$ cat src/rtl/core/plfm_pkg.sv
// Package for the price-level FIFO order matcher.
// Holds the command, result and status codes and the control structs that
// join the controller and the datapath. Depends on nothing.
package plfm_pkg;

  localparam logic [1:0] CMD_ADD     = 2'd0;
  localparam logic [1:0] CMD_CANCEL  = 2'd1;
  localparam logic [1:0] CMD_CONSUME = 2'd2;

  localparam logic [1:0] KIND_ADD    = 2'd0;
  localparam logic [1:0] KIND_CANCEL = 2'd1;
  localparam logic [1:0] KIND_FILL   = 2'd2;
  localparam logic [1:0] KIND_DONE   = 2'd3;

  localparam logic [1:0] ST_OK        = 2'd0;
  localparam logic [1:0] ST_NOT_FOUND = 2'd1;
  localparam logic [1:0] ST_REJECT    = 2'd2;

  typedef struct packed {
    logic clr_we;
    logic load_item;
    logic ht_load;
    logic add_exec;
    logic cancel_exec;
    logic pop;
    logic fill_exec;
    logic done_exec;
  } plfm_cmd_t;

  typedef struct packed {
    logic       clr_last;
    logic       out_free;
    logic [1:0] cmd;
    logic       cons_stop;
    logic       entry_active;
  } plfm_stat_t;

endpackage

$ cat src/rtl/core/plfm_ctrl.sv
// Controller state machine of the order matcher.
// Sequences lookups, table updates and the consume walk. Depends on plfm_pkg.
module plfm_ctrl
  import plfm_pkg::*;
(
  input  logic       clk,
  input  logic       rst_n,
  input  logic       in_valid,
  output logic       in_ready,
  input  plfm_stat_t stat,
  output plfm_cmd_t  cmd
);

  typedef enum logic [7:0] {
    S_CLEAR  = 8'b0000_0001,
    S_IDLE   = 8'b0000_0010,
    S_LOOKUP = 8'b0000_0100,
    S_EXEC   = 8'b0000_1000,
    S_CLOAD  = 8'b0001_0000,
    S_CTEST  = 8'b0010_0000,
    S_CPROC  = 8'b0100_0000,
    S_CDONE  = 8'b1000_0000
  } state_t;

  state_t state_r, state_nxt;

  assign in_ready = (state_r == S_IDLE);

  always_comb begin
    state_nxt = state_r;
    cmd       = '0;
    unique case (state_r)
      S_CLEAR: begin
        cmd.clr_we = 1'b1;
        if (stat.clr_last) state_nxt = S_IDLE;
      end
      S_IDLE: begin
        if (in_valid) begin
          cmd.load_item = 1'b1;
          state_nxt     = S_LOOKUP;
        end
      end
      S_LOOKUP: begin
        unique case (stat.cmd)
          CMD_CONSUME:        state_nxt = S_CLOAD;
          CMD_ADD, CMD_CANCEL: state_nxt = S_EXEC;
          default:            state_nxt = S_IDLE;
        endcase
      end
      S_EXEC: begin
        if (stat.out_free) begin
          cmd.add_exec    = (stat.cmd == CMD_ADD);
          cmd.cancel_exec = (stat.cmd != CMD_ADD);
          state_nxt       = S_IDLE;
        end
      end
      S_CLOAD: begin
        cmd.ht_load = 1'b1;
        state_nxt   = S_CTEST;
      end
      S_CTEST: begin
        state_nxt = stat.cons_stop ? S_CDONE : S_CPROC;
      end
      S_CPROC: begin
        // Cancelled entries are dropped without a result beat.
        if (!stat.entry_active) begin
          cmd.pop   = 1'b1;
          state_nxt = S_CTEST;
        end else if (stat.out_free) begin
          cmd.fill_exec = 1'b1;
          state_nxt     = S_CTEST;
        end
      end
      S_CDONE: begin
        if (stat.out_free) begin
          cmd.done_exec = 1'b1;
          state_nxt     = S_IDLE;
        end
      end
      default: state_nxt = S_CLEAR;
    endcase
  end

  always_ff @(posedge clk) begin
    if (!rst_n) state_r <= S_CLEAR;
    else        state_r <= state_nxt;
  end

endmodule

$ cat config.mk
export PLATFORM = sky130hd
export DESIGN_NAME = plfm_ctrl
export DESIGN_NICKNAME = d
export VERILOG_FILES = /design/src/rtl/core/plfm_pkg.sv /design/src/rtl/core/plfm_ctrl.sv
export SDC_FILE = /design/constraint.sdc
export NUM_CORES = 1
export LEC_CHECK = 0
export ABC_AREA = 1
export BUFFER_PORTS_ARGS = -buffer_cell sky130_fd_sc_hd__clkbuf_2
export CAP_MARGIN = 10
export CORE_MARGIN = 5
export CORE_UTILIZATION = 39
export DETAILED_ROUTE_END_ITERATION = 12
export GPL_TIMING_DRIVEN = 0
export PLACE_DENSITY = 0.65
export RECOVER_POWER = 100
export SLEW_MARGIN = 20
export SYNTH_ARGS = -nofsm -noshare
export SYNTH_HDL_FRONTEND = slang
export SYNTH_SLANG_ARGS = --single-unit
$ cat constraint.sdc
create_clock -name clk -period 1.3 [get_ports clk]
set_input_delay 0.13 -clock clk [delete_from_list [all_inputs] [get_ports clk]]
set_output_delay 0.13 -clock clk [all_outputs]
set_load 0.01 [all_outputs]
==> reports/results.tsv, run 1 <==
stage	metric	value	unit
hold_path	Hold Path Sink	state_r[0]	
power	Pwr Density	773	nW/um^2
final_layout	Regs by FF count	state_r: 8 flops	
routing	drt wl/cell	13.1	um
critical_path	worst r2r dst	state_r[3]	
logic_synthesis	post-synthesis adder-cell area fraction	0	%
routing	via/cell ratio	4.91	
critical_path	Reg2Reg Depth	11	
placed_design	GPL Wtd Cong	0.752	
final_layout	max FFs per register	8	
global_routing	Global Route Usage Sum	14.6	%
global_routing	first-pass GRT wire length	2.30	mm
critical_path	Critical Path Sink Type	register	
hold_path	worst hold path startpoint	rst_n	
timing	setup slack after layout	-0.160	ns
logic_synthesis	Post-Syn Nets	99	
logic_synthesis	flops & latches, synth	8	
logic_synthesis	Avg Inst Size Synth	6.14	sq um
placed_design	DP Wirelength	1.03	mm
power	LEAKAGE	0.496	nW
clock_network	hold buffer count at cts	0	
critical_path	r2r setup slk	-0.16	ns
placed_design	post-place instance area	657	sq um
clock_network	clock sinks	8	
final_layout	finished layout cell area	998	sq um
timing	crit share post-route	112	%
floorplan	chip height	47.7	um
timing	count of final hold-check violations	0	
timing	slew at the pin closest to its max-slew limit	0.274	ns
hold_path	Hold Path Stages	2	
floorplan	Core ar.	1320	sq um
logic_synthesis	compound-cell area share of the yosys netlist	5.20	%
logic_synthesis	post-synth cell types	20	
final_layout	Syn-to-layout area delta	80.5	%
critical_path	CP top delay family	simple AND/OR/NAND/NOR gates	
final_layout	Layout Nets	138	
floorplan	Row Count	13	
hold_path	worst hold path class	primary input to register	
timing	min cycle time layout	1.46	ns
timing	Highest Clock Rate	685	MHz
placed_design	count of buffers from port buffering	17	
final_layout	Core Util, Final	75.8	%
logic_synthesis	yosys warns	0	
global_routing	largest net degree at the start of global routing	8	
timing	unrepaired setup endpoints after global routing	yes	
routing	Detailed Routing Iterations Pass 1	4	
logic_synthesis	post-synthesis simple-gate area fraction	51.8	%
logic_synthesis	Post-Syn Instances	90	
critical_path	CP Launch Type	register	
clock_network	clock buffer count from CTS	3	
final_layout	ANT cells	0	
critical_path	Buffers & Inverters on Critical Path	3	
power	Tot Pwr	0.772	mW
clock_network	Clock transition at path regs	0.05	ns
final_layout	most frequent cells in the layout	inv_1 (12), buf_4 (10)	
timing	max-slew violation count	0	
critical_path	reg-to-reg startpoint	state_r[4]	
critical_path	CP cell instances	nor2_4, buf_6, inv_4, nor2_4, nand3_2, buf_6, nand2_2, nand2_4, nand2_4, nand2_2, a21oi_2	
logic_synthesis	xor/xnor share of the synthesized area	0	%
logic_synthesis	Post-Syn Area	553	sq um
critical_path	Critical Path AT	1.63	ns
flow_run	max-cap viol count	0	
final_layout	most common cell after layout, fill and taps aside	inv_1	
floorplan	Die Wd	47.7	um
critical_path	slowest CP cell	dfxtp_4	
global_routing	initial antenna violation count	0	
routing	DRC errors left	0	
routing	DRT iter0 DRCs	6	
critical_path	critical path required time	1.47	ns
critical_path	slowest stage delay, CP	0.36	ns
clock_network	htree depth	1	
clock_network	clk root buf	clkbuf_4	
routing	antenna-violating nets left	0	
routing	Total Wirelength	1.86	mm
critical_path	Crit. path cell count	11	
final_layout	Most flops, register	state_r	
power	peak supply drop	0.619	mV
outcome	failing checks	negative setup slack	
critical_path	critical path type	register to register	
outcome	outcome	complete, but fails checks	
floorplan	initial core utilization	42.0	%
clock_network	TritonCTS clock tree	done	
global_routing	vias in the first global route	588	
floorplan	die area	2270	sq um
clock_network	Skew-Pair Late Insertion Delay	0.25	ns
timing	setup violators final	15	
final_layout	layout cells sized above 1	64.6	%
clock_network	Clock Path Buffers	2	
logic_synthesis	sequential share of the synthesized area	29.0	%
routing	DR vias	697	
logic_synthesis	largest family of logic cells by synthesized area	simple AND/OR/NAND/NOR gates	
floorplan	I/O pins	18	
critical_path	Max FO, Critical Path	4	
timing	Slew Limit Headroom	81.7	%
logic_synthesis	mux cell area share after synthesis	0	%
timing	skew final	0.00345	ns
global_routing	gr ovfl total	0	
## cells in the mapped netlist (all sizes together)
cell type,count,share of area (%)
nand2,19,16
o21ai,1,0.90
nor2,18,14
and2,1,1.1
nor3b,1,1.4
or2,1,1.1
dfxtp,8,29
nor4,2,2.3
nand3,9,9.1
nand4,4,4.5
nor3,2,1.8
inv,20,14
a21oi,4,4.3
## through the flow
step / TNS, ns / worst slack (ns) / cells / hold slack (ns)
6_report: -1.55 / -0.160 / 142 / 0.0545
5_1_grt: -2.82 / -0.257 / 142 / 0.0596
4_1_cts: -1.51 / -0.170 / 133 / 0.0609
3_5_place_dp: 0 / 0.0208 / 122 / 0.319
3_3_place_gp: 0 / 0.0378 / 122 / 0.317
2_1_floorplan: 0 / 0.0764 / 90 / 0.207
## per-layer routing
layer	up-vias	part of all wire (%)	global-route usage, %
met1	312	42	16.1
met2	19	51	27.0
met3	6	5.4	2.26
met5	-	0	0
met4	0	1.9	6.45
li1	360	-	-
## what timing repair did
item | in CTS | in global routing
buffers inserted | 8 | 11
setup endpoints to repair | 9 | 15
pin swaps | 6 | 14
resized for setup | 13 | 53
## worst max path at each step
stage / slack, ns / startpoint / to
5_1_grt: -0.26 / state_r[4] / state_r[3]
3_5_place_dp: 0.02 / state_r[2] / state_r[6]
4_1_cts: -0.17 / state_r[5] / cmd[4]
2_1_floorplan: 0.08 / state_r[4] / cmd[4]
6_report: -0.16 / state_r[4] / state_r[3]
3_3_place_gp: 0.04 / state_r[2] / state_r[6]
## report_power, final
group / internal, mW / switching (mW) / total (mW) / leakage [nW]
Sequential: 0.258 / 0.0230 / 0.281 / 0.0693
Combinational: 0.141 / 0.167 / 0.308 / 0.413
Clock: 0.105 / 0.0780 / 0.183 / 0.0138
## area by class of cell
cell class	instances	area, sq um
Inverter	20	90.1
Fill cell	96	319
Tap cell	15	18.8
Multi-Input combinational cell	62	427
Clock buffer	3	22.5
Sequential cell	8	180
Timing Repair Buffer	34	260
## kinds of logic after synthesis
kind of cell / count (synthesis)
buf+inv: 20
simple gates: 57
compound gates: 5
flops: 8
Note: power is estimated with default switching activity, not from simulation.
==> run 2: changes to the inputs <==
- clock period: 1.3 -> 1.6 ns (I/O delays scaled with it)
==> reports/results.tsv, run 2 (same netlist as run 1, synthesis figures left out) <==
stage	metric	value	unit	change
outcome	outcome	finished, final reports clean		
clock_network	Clock Path Buffers	2		unchanged
final_layout	max FFs per register	8		unchanged
global_routing	Global Route Usage Sum	12.3	%	-2.3 points
critical_path	Max FO, Critical Path	3		-1
critical_path	slowest stage delay, CP	0.33	ns	-0.03 ns
placed_design	GPL Wtd Cong	0.752		unchanged
final_layout	Syn-to-layout area delta	27.4	%	
clock_network	TritonCTS clock tree	done		
clock_network	Clock transition at path regs	0.06	ns	about the same
global_routing	gr ovfl total	0		unchanged
timing	skew final	0.00483	ns	+0.00138 ns
global_routing	initial antenna violation count	0		unchanged
routing	DR vias	597		-14%
routing	via/cell ratio	4.70		-4.2%
timing	Highest Clock Rate	678	MHz	
hold_path	worst hold path class	primary input to register		
final_layout	most frequent cells in the layout	inv_1 (17), clkbuf_2 (16), nand2_1 (14)		
placed_design	worst setup slack after placement	0.312	ns	+0.291 ns
timing	count of final hold-check violations	0		unchanged
placed_design	count of buffers from port buffering	17		unchanged
timing	setup violators final	0		-15
floorplan	Die Wd	47.7	um	unchanged
critical_path	CP cell instances	nor2_2, nand2_2, nor2_2, inv_1, nor4_2, buf_2		
placed_design	DP Wirelength	1.03	mm	unchanged
power	Tot Pwr	0.538	mW	-30%
final_layout	Most flops, register	state_r		
clock_network	htree depth	1		unchanged
clock_network	Skew-Pair Late Insertion Delay	0.25	ns	about the same
final_layout	Layout Nets	123		-11%
critical_path	cell mode on critical path	nor2_2		
timing	unrepaired setup endpoints after global routing	yes		
final_layout	ANT cells	0		unchanged
clock_network	hold buffer count at cts	0		unchanged
routing	Total Wirelength	1.22	mm	-34%
clock_network	clock buffer count from CTS	3		unchanged
power	peak supply drop	0.487	mV	-21%
global_routing	largest net degree at the start of global routing	8		unchanged
critical_path	Critical Path Sink Type	output pin		
clock_network	clock sinks	8		unchanged
critical_path	critical path type	register to output pin		
final_layout	Core Util, Final	53.5	%	-22 points
timing	min cycle time layout	1.48	ns	
global_routing	first-pass GRT wire length	1.92	mm	-16%
power	LEAKAGE	0.375	nW	-24%
critical_path	CP Launch Type	register		
final_layout	final std cells w/o fill	127		-11%
timing	max-slew violation count	0		unchanged
floorplan	I/O pins	18		unchanged
floorplan	die area	2270	sq um	unchanged
timing	slew at the pin closest to its max-slew limit	0.233	ns	-0.0407 ns
placed_design	dpl cells	122		unchanged
timing	crit share post-route	92.2	%	
final_layout	layout cells sized above 1	35.7	%	-29 points
timing	Slew Limit Headroom	84.4	%	+2.7 points
global_routing	vias in the first global route	492		-16%
power	Pwr Density	764	nW/um^2	-1.1%
final_layout	Multi-input gate area	324	sq um	-24%
routing	Detailed Routing Iterations Pass 1	4		unchanged
floorplan	chip height	47.7	um	unchanged
floorplan	initial core utilization	42.0	%	unchanged
floorplan	Core ar.	1320	sq um	unchanged
routing	drt wl/cell	9.64	um	-26%
final_layout	fillcell total	150		+56%
critical_path	Critical Path AT	1.32	ns	-0.31 ns
flow_run	max-cap viol count	0		unchanged
routing	antenna-violating nets left	0		unchanged
floorplan	Row Count	13		unchanged
critical_path	critical path required time	1.44	ns	-0.03 ns
routing	DRC errors left	0		unchanged
timing	Hold WS	0.0959	ns	+0.0414 ns
final_layout	Regs by FF count	state_r: 8 flops		
routing	DRT iter0 DRCs	5		-1
final_layout	most common cell after layout, fill and taps aside	inv_1		
critical_path	slowest CP cell	dfxtp_1		
final_layout	Reg area	161	sq um	-10%
timing	setup slack after layout	0.125	ns	+0.285 ns
clock_network	clk root buf	clkbuf_4		
[run 2: cell types whose count changed in the layout (fill, tap and decap cells not counted), sizes merged]
cell | previous run | this run
buf | 26 | 3
clkbuf | 11 | 19
clkinv | 1 | 0
inv | 19 | 20
[run 2: worst paths after layout]
kind,startpoint,endpoint,slack [ns],cells past startpoint
min,rst_n,state_r[0],0.1,2
max reg2reg,state_r[5],state_r[3],0.30,10
min reg2reg,state_r[3],state_r[3],0.48,2
max,state_r[5],cmd[4],0.12,6
[run 2: worst max-delay path: cells and delay by family, from the launching register on]
family | cells | cell delay, ns
buffers and inverters | 2 | 0.23
DFF | 1 | 0.33
and+or+nand+nor | 4 | 0.51
[run 2: area by class of cell]
class,count,area share (%)
Clock buffer,3,3.20
Inverter,20,11.0
Multi-Input combinational cell,62,46.0
Sequential cell,8,22.9
Tap cell,15,2.66
Timing Repair Buffer,19,14.2
[run 2: report_power, final]
group          internal, mW  total [mW]  switching, mW
sequential            0.213       0.225         0.0119
combinational        0.0619       0.163          0.101
clock                0.0856       0.151         0.0655
total                 0.360       0.538          0.178
[run 2: repair_timing]
item / CTS / global route
gates resized for setup: 0 / 4
buffers inserted: 0 / 2
endpoints found under the setup margin: 0 / 2
[run 2: layer usage]
metal	wire length (um)	vias to the layer above	track usage, %
met5	0	-	0
met4	20	0	6.45
met3	92	4	2.26
met2	538	18	21.7
met1	572	247	13.9
li1	-	328	-
[run 2: metrics by stage]
step	cell area [sq um]	setup TNS (ns)
after floorplan	553	0
after global placement	657	0
after detailed placement	657	0
after CTS	679	0
after global routing	704	-0.0433
final	704	0
==> run 3: changes to the inputs <==
- ABC_AREA: 1 -> 0
==> reports/results.tsv, run 3 <==
stage	metric	value	unit	change
outcome	outcome	complete, but fails checks		
outcome	failing checks	negative setup slack		
global_routing	vias in the first global route	549		+12%
placed_design	GPL Wtd Cong	0.734		-2.4%
global_routing	initial antenna violation count	0		unchanged
final_layout	Layout Nets	105		-15%
routing	DR vias	569		-4.7%
hold_path	worst hold path class	primary input to register		
final_layout	fillcell total	118		-21%
routing	DRC errors left	0		unchanged
floorplan	Die Wd	47.7	um	+0.18%
logic_synthesis	leading area contributor after synthesis	dfxtp_1		
logic_synthesis	Post-Syn Instances	64		-29%
logic_synthesis	Synth area leaders	dfxtp_1 (29%), nor2_1 (7.4%), nor4_2 (6.8%), nand4b_1 (6.3%), nand2_1 (4.1%)		
clock_network	hold buffer count at cts	0		unchanged
routing	drt wl/cell	12.9	um	+34%
timing	min cycle time layout	1.74	ns	+0.269 ns
flow_run	max-cap viol count	0		unchanged
timing	max-slew violation count	0		unchanged
logic_synthesis	Post-synth EDFFs	0		unchanged
logic_synthesis	post-synth cell types	30		+50%
critical_path	CP Launch Type	register		
global_routing	M2 GR Usage	22.7	%	+1.0 points
critical_path	critical path type	register to output pin		
global_routing	M1 GR Usage	17.7	%	+3.8 points
routing	Total Wirelength	1.41	mm	+15%
final_layout	layout cells sized above 1	58.5	%	+23 points
final_layout	ANT cells	0		unchanged
power	Logic pwr share	41.4	%	+11 points
floorplan	I/O pins	18		unchanged
timing	slew at the pin closest to its max-slew limit	0.298	ns	+0.0647 ns
logic_synthesis	Post-synth top cells	nor2_1 (11), dfxtp_1 (8), nand2_1 (6), nand4b_1 (4), nor4_2 (3)		
logic_synthesis	sequential share of the synthesized area	28.8	%	-0.13 points
final_layout	Reg area	180	sq um	+12%
global_routing	Global Route Usage Sum	14.6	%	+2.3 points
timing	skew final	0.00367	ns	-0.00116 ns
routing	antenna-violating nets left	0		unchanged
power	LEAKAGE	0.352	nW	-6.3%
power	P_int	0.466	mW	+29%
critical_path	Critical Path AT	1.58	ns	+0.26 ns
clock_network	Skew-Pair Late Insertion Delay	0.25	ns	about the same
clock_network	Clock Path Buffers	2		unchanged
timing	setup violators final	9		+9
global_routing	busiest grt layer	met2		
final_layout	Multi-input gate area	450	sq um	+39%
timing	Slew Limit Headroom	80.0	%	-4.4 points
final_layout	max FFs per register	8		unchanged
clock_network	htree depth	1		unchanged
floorplan	chip height	47.7	um	+0.18%
final_layout	Core Util, Final	63.7	%	+10 points
power	switching part of the total	36.2	%	+3.1 points
timing	unrepaired setup endpoints after global routing	yes		
placed_design	post-place instance area	664	sq um	+1.1%
final_layout	finished layout cell area	840	sq um	+19%
clock_network	clk root buf	clkbuf_4		
clock_network	clock sinks	8		unchanged
critical_path	Max FO, Critical Path	4		+1
routing	DRT iter0 DRCs	5		unchanged
timing	Highest Clock Rate	573	MHz	-15%
final_layout	most frequent cells in the layout	nor2_1 (11), clkbuf_2 (11), buf_4 (9)		
routing	via/cell ratio	5.22		+11%
floorplan	initial core utilization	42.2	%	+0.19 points
global_routing	largest net degree at the start of global routing	9		+1
timing	crit share post-route	109	%	+17 points
clock_network	clock buffer count from CTS	3		unchanged
logic_synthesis	Avg Inst Size Synth	8.68	sq um	+41%
logic_synthesis	Post-Syn Area	556	sq um	+0.45%
logic_synthesis	most frequent cell after synthesis	nor2_1		
timing	setup slack after layout	-0.145	ns	-0.269 ns
floorplan	Row Count	13		unchanged
logic_synthesis	yosys warns	0		unchanged
logic_synthesis	Post-Syn Nets	73		-26%
power	peak supply drop	0.677	mV	+39%
placed_design	count of buffers from port buffering	17		unchanged
global_routing	gr ovfl total	0		unchanged
floorplan	die area	2280	sq um	+0.36%
logic_synthesis	Post-synth top flop	dfxtp_1		
logic_synthesis	post-synth top area share	28.8	%	-0.13 points
clock_network	Clock transition at path regs	0.05	ns	about the same
routing	Detailed Routing Iterations Pass 1	3		-1
logic_synthesis	flops & latches, synth	8		unchanged
power	Clk pwr share	20.7	%	-7.4 points
critical_path	Critical Path Sink Type	output pin		
timing	count of final hold-check violations	0		unchanged
power	part of the power in registers	37.8	%	-3.9 points
final_layout	Regs by FF count	state_r: 8 flops		
clock_network	TritonCTS clock tree	done		
critical_path	critical path required time	1.44	ns	about the same
logic_synthesis	ys async rst share	0	%	unchanged
floorplan	Core ar.	1320	sq um	unchanged
global_routing	first-pass GRT wire length	2.26	mm	+18%
power	Pwr Density	869	nW/um^2	+14%
final_layout	Syn-to-layout area delta	51.1	%	
power	Psw	0.264	mW	+48%
global_routing	global routing usage on met3	2.26	%	unchanged
final_layout	Most flops, register	state_r		
## run 3: changes by cell type in the layout (fill, tap and decap cells not counted), moves of 4 or more
cell      delta
dfxtp_1      -7
nand2_1      -9
nor2_2       -6
clkbuf_2     -5
nand4_1      -4
dfxtp_4      +4
nor4_4       +4
inv_1       -15
nand3_1      -7
nand4b_1     +4
buf_2        +5
buf_4        +7
## run 3: metal layers
| layer | wire length, um | share of wire, % |
|---|---|---|
| met1 | 656 | 47 |
| met2 | 642 | 46 |
| met3 | 80 | 5.7 |
| met4 | 29 | 2.1 |
| met5 | 0 | 0 |
## run 3: final timing paths
check / start / depth (start not counted) / slack [ns] / endpoint
setup / recovery: state_r[4] / 6 / -0.14 / cmd[6]
hold / removal: stat[2] / 2 / 0.12 / state_r[4]
hold reg to reg: state_r[3] / 2 / 0.54 / state_r[3]
setup reg to reg: state_r[3] / 6 / -0.03 / state_r[5]
## run 3: repair_timing
item,CTS,global route
endpoints found under the setup margin,16,16
pin swaps,6,10
cloned,0,0
buffers inserted,7,4
gates resized for setup,8,20
## run 3: power groups by stage
stage / clock [mW] / combinational [mW] / sequential (mW)
after detailed placement: 0 / 0.252 / 0.266
final: 0.151 / 0.302 / 0.276
after global placement: 0 / 0.250 / 0.265
after global routing: 0.171 / 0.329 / 0.282
after floorplan: 0 / 0.186 / 0.257
after CTS: 0.157 / 0.282 / 0.266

● ● ●

_Work required:_ In the records above, the lines containing the string "worst" should be counted; give only the total.

_Task solution:_ 10